"What are you running away from?"
Questions like that always triggered an overwhelming sense of melancholia — she could never fathom the reason behind the sudden influx of emotions, it just happened. Slumped against the wall of some dingy alleyway with her head between her knees, she struggled to regulate her breathing; the sensation of a tightening chest made the whole process harder. Oh my god am I going to die like this? Too tight her chest was too tight and her lungs felt like they were on fire. Her vision was blurred by the tears in her eyes but she could see the stranger who had sprung the sudden inquisition.
Why was he still standing there? Her face buried in her small hands (cheeks were burning, they warmed her palms), the tears threatening to spill at any moment. What am I running from? The people, the crowds, everything. Hyorin could, for the most part, control herself.

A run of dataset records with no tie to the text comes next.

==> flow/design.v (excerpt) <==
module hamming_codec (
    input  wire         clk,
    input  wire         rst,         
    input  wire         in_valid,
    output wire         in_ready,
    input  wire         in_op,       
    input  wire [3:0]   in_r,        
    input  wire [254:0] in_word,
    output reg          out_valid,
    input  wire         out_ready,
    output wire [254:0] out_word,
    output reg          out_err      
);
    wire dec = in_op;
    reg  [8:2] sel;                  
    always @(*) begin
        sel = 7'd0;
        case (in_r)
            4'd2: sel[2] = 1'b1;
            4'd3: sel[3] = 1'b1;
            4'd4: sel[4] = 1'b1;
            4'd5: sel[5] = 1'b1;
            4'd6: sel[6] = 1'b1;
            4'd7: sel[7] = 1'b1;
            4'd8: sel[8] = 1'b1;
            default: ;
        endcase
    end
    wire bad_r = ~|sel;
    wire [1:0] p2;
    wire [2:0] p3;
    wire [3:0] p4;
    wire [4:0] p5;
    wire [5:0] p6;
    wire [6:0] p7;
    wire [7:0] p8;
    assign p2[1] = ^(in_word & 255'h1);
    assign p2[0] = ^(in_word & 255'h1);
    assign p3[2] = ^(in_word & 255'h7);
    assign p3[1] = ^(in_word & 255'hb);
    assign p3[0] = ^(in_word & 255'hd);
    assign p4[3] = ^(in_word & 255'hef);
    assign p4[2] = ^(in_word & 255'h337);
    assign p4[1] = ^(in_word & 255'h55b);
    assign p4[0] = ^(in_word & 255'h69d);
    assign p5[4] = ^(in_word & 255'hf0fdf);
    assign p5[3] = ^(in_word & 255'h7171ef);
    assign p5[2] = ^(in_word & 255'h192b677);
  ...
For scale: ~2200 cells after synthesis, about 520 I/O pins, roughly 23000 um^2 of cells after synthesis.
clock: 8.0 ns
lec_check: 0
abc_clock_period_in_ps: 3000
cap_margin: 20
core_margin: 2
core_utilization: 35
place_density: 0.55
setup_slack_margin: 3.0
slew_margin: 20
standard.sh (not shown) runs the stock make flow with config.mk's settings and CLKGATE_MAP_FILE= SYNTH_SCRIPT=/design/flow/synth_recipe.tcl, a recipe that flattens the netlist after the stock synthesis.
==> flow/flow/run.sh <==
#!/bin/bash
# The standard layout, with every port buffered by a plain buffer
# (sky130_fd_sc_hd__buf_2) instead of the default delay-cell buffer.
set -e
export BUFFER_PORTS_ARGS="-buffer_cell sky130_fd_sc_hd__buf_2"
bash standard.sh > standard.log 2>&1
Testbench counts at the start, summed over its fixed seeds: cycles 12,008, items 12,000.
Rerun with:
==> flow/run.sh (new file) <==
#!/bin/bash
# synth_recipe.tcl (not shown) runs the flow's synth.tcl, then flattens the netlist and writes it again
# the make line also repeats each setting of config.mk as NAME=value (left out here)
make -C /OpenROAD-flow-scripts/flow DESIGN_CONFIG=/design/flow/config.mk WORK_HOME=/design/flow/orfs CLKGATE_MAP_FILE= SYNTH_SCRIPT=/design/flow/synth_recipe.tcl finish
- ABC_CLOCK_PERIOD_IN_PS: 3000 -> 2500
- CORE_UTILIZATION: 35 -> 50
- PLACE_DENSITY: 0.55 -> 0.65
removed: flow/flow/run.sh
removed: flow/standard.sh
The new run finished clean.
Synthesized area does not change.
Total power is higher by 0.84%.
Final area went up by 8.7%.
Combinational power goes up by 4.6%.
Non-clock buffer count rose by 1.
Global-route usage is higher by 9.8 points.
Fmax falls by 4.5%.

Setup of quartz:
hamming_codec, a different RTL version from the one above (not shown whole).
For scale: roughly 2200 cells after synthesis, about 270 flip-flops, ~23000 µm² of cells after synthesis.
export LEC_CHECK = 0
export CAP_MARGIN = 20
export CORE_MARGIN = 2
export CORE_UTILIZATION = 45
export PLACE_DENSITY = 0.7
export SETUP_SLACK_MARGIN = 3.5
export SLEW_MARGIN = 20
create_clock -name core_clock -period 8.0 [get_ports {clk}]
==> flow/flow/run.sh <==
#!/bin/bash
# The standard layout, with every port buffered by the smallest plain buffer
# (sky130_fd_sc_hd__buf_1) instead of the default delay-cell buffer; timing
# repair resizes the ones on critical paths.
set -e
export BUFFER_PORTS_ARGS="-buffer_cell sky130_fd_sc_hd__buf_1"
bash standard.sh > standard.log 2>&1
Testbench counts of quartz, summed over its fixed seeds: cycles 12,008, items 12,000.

At least she pretended as I could — as though there was a switch or button that could just switch it off. Yet sometimes it was just unbearable. Suffocating. A darkness that consumed her brain which rendered her useless, unable to verbalize anything at all – unless she began to sob. That was the worse. She struggled to comprehend what was happening, or what had happened, to her for the twenty years of her life. The only thing she understood was that it almost always felt as though she was on the brink of death.
Being questioned in the midst of a panic attack understandably worsened the situation. Here she was, freaking the fuck out about god knows what, when a hooded figure presented her with even more pain. It crossed her mind that this time she really was dying; he must have been the grim reaper or angel of death (or some sort of death-related entity.) Death itself didn’t frightened her, life did and so did the ‘afterlife’. She pulled her hands away from her face; her palms were wet with tears. It was only then that it hit her that she had been sobbing, no no, not sobbing – weeping (for how long? she couldn’t pinpoint an exact moment when the waterworks had started). They were uncontrollable and irrepressible and was entwined with a single word, repeated over and over in arbitrary intervals: “Everything. Everything. Everything. ” She was afraid of everything.